- **Your objective**:
Return the lines below that carry the word "datapath".
┄┄┄┄┄┄
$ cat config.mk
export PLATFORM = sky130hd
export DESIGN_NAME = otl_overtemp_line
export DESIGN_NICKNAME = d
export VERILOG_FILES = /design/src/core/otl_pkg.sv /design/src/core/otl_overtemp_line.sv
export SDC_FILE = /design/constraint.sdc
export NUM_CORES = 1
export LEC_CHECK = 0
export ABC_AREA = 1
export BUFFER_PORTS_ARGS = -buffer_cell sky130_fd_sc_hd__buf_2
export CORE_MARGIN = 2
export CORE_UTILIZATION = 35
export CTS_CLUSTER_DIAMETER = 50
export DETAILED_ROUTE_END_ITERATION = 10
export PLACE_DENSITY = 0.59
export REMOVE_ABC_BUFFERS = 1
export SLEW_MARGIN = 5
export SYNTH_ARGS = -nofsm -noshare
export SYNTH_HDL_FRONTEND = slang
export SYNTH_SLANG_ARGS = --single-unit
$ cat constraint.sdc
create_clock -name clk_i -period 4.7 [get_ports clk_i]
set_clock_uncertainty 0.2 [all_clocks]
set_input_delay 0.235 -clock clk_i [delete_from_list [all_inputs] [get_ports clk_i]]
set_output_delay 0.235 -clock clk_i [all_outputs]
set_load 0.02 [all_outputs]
┄┄┄┄┄┄
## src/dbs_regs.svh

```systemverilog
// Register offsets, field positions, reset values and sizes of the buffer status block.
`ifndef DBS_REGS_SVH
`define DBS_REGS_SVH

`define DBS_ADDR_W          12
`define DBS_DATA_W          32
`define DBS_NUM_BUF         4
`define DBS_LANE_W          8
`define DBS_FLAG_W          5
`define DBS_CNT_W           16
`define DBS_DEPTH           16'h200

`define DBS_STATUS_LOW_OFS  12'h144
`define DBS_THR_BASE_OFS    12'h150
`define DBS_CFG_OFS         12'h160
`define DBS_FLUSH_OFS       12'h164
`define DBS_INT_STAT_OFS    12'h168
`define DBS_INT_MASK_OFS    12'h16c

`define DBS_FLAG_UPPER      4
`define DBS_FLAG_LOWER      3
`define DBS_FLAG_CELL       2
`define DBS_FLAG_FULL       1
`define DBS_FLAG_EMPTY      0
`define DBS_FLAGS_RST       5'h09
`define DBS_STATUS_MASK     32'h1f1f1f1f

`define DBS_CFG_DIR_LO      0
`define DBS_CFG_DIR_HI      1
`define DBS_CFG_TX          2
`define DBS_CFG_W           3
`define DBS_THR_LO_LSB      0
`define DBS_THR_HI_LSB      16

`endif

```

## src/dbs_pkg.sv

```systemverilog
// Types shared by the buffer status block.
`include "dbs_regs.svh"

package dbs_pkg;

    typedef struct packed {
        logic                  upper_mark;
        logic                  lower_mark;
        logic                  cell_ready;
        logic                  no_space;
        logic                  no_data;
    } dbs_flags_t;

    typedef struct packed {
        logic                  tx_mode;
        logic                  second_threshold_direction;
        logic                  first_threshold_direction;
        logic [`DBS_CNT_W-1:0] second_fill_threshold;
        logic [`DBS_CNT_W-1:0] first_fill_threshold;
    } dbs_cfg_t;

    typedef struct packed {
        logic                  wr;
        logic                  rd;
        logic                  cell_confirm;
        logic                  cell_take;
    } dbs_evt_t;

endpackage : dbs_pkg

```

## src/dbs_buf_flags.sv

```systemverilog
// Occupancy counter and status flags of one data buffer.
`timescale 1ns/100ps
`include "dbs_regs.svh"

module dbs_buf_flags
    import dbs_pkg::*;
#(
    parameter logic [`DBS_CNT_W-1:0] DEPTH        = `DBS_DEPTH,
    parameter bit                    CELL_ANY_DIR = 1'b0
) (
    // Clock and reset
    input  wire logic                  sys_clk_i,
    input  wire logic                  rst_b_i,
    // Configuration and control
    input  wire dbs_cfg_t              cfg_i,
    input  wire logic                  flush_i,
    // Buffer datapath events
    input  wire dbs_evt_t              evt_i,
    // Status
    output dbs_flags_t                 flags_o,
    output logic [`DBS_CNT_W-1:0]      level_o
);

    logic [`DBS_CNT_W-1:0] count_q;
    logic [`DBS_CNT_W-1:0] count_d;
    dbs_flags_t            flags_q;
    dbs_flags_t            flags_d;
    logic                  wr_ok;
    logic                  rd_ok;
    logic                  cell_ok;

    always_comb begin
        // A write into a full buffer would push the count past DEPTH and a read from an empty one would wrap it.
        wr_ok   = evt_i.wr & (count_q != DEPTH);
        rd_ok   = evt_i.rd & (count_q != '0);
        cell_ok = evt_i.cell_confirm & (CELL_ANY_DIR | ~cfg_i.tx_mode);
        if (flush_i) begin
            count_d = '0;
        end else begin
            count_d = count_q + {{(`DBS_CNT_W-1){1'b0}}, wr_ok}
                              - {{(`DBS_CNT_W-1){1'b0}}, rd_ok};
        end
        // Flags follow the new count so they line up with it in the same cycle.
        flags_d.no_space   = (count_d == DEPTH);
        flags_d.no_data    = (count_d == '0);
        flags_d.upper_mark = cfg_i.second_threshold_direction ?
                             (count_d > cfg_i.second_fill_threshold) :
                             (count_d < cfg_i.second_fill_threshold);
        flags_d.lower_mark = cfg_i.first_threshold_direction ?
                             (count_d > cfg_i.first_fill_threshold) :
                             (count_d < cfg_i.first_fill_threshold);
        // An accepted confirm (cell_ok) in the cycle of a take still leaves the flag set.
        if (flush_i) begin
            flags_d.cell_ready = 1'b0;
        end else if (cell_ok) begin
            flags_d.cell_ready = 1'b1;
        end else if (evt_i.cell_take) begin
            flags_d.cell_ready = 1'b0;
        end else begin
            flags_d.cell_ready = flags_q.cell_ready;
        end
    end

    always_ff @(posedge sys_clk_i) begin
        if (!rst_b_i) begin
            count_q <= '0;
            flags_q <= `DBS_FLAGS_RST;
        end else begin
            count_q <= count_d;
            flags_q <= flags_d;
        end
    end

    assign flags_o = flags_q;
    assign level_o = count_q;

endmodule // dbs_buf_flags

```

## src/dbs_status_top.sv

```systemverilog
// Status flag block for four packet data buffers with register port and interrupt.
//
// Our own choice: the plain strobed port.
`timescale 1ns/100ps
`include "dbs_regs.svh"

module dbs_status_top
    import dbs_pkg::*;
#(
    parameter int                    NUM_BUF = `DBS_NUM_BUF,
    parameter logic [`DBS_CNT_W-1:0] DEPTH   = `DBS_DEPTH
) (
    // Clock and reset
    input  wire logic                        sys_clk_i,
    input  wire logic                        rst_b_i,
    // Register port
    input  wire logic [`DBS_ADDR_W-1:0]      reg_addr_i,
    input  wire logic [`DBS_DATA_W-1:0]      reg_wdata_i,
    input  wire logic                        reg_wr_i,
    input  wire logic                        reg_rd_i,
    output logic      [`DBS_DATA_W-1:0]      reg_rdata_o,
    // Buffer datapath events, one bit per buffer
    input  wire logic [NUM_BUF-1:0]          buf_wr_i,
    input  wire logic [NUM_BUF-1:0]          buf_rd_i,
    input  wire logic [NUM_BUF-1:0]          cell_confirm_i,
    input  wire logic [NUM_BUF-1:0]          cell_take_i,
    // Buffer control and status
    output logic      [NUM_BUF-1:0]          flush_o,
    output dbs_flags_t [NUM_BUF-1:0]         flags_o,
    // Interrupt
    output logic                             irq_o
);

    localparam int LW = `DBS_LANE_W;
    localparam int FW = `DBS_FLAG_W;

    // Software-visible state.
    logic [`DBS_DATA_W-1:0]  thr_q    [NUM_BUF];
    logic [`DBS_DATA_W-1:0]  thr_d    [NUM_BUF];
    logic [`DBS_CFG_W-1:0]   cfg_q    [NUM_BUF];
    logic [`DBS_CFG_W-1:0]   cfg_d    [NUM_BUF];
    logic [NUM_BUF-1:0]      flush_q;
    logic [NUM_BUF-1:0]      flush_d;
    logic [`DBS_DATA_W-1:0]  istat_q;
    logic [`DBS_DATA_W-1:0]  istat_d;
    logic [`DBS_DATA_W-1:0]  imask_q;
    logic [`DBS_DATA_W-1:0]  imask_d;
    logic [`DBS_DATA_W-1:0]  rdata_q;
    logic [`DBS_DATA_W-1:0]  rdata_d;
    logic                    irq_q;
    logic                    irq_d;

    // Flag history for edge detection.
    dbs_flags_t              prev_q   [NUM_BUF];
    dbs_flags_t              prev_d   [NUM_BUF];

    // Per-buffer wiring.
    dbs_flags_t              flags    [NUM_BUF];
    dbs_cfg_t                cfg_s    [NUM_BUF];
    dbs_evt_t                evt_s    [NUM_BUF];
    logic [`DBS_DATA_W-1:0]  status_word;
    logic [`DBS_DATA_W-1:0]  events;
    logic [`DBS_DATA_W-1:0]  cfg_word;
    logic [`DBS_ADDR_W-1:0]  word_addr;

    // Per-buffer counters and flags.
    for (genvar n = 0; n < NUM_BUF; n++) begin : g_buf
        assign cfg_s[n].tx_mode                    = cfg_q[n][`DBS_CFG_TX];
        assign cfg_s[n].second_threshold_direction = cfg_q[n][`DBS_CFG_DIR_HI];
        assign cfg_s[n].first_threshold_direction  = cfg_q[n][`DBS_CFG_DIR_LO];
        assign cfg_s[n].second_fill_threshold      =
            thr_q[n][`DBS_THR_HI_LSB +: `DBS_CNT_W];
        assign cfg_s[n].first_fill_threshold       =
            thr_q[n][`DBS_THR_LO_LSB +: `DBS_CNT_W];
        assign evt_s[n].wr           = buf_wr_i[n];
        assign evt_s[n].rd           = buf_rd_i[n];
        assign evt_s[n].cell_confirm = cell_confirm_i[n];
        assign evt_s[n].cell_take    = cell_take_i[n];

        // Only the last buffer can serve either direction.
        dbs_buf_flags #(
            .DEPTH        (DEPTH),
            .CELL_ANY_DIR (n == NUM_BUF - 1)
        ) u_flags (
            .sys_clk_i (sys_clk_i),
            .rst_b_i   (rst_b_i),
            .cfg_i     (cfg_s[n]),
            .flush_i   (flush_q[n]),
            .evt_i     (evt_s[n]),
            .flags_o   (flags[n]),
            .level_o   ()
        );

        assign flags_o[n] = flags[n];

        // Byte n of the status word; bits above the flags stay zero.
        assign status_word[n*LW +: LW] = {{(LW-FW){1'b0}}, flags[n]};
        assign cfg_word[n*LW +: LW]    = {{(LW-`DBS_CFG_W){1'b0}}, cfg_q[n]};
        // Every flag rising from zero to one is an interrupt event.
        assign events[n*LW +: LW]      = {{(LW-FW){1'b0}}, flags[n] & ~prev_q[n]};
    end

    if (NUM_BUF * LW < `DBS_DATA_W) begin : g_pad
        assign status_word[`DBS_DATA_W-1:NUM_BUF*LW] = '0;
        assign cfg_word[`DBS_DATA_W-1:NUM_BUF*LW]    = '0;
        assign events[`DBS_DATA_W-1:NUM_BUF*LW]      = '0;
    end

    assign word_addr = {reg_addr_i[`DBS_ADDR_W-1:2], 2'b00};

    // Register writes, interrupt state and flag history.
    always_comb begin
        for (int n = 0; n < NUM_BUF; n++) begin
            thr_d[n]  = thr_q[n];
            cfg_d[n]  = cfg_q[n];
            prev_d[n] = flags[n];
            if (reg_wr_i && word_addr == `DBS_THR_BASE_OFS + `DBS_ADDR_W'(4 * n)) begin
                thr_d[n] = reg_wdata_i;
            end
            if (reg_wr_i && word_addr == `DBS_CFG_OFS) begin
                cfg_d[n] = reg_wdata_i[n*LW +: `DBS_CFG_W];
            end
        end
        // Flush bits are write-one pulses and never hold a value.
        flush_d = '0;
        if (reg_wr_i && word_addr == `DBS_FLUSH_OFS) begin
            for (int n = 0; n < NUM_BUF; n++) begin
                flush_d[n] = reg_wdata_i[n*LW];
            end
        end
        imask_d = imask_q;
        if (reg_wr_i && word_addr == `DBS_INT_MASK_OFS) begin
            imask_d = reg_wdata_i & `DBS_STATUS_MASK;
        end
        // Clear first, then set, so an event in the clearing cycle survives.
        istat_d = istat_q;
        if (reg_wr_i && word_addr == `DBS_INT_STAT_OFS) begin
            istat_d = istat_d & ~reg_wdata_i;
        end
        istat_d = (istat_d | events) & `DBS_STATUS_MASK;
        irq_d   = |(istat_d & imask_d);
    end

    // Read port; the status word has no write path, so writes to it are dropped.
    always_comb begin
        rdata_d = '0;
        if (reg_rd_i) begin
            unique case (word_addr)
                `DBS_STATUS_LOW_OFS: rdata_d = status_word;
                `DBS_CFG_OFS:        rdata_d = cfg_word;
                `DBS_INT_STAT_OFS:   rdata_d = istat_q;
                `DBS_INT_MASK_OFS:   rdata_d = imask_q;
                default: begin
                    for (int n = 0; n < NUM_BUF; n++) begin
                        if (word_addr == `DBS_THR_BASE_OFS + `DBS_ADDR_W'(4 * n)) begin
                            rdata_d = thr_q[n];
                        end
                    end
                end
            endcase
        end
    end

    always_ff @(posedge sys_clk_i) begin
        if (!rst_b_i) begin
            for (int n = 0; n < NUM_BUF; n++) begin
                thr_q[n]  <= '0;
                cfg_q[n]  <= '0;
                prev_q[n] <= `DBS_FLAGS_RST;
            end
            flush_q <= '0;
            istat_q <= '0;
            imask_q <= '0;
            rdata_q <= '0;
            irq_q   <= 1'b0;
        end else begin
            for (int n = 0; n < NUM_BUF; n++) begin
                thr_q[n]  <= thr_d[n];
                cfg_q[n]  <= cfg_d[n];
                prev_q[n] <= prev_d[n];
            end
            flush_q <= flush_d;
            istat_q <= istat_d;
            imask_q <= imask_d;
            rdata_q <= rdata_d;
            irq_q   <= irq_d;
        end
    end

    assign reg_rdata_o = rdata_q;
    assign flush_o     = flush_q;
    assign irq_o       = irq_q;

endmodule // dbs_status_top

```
┄┄┄┄┄┄
- **Your solution**:
    // Buffer datapath events
    // Buffer datapath events, one bit per buffer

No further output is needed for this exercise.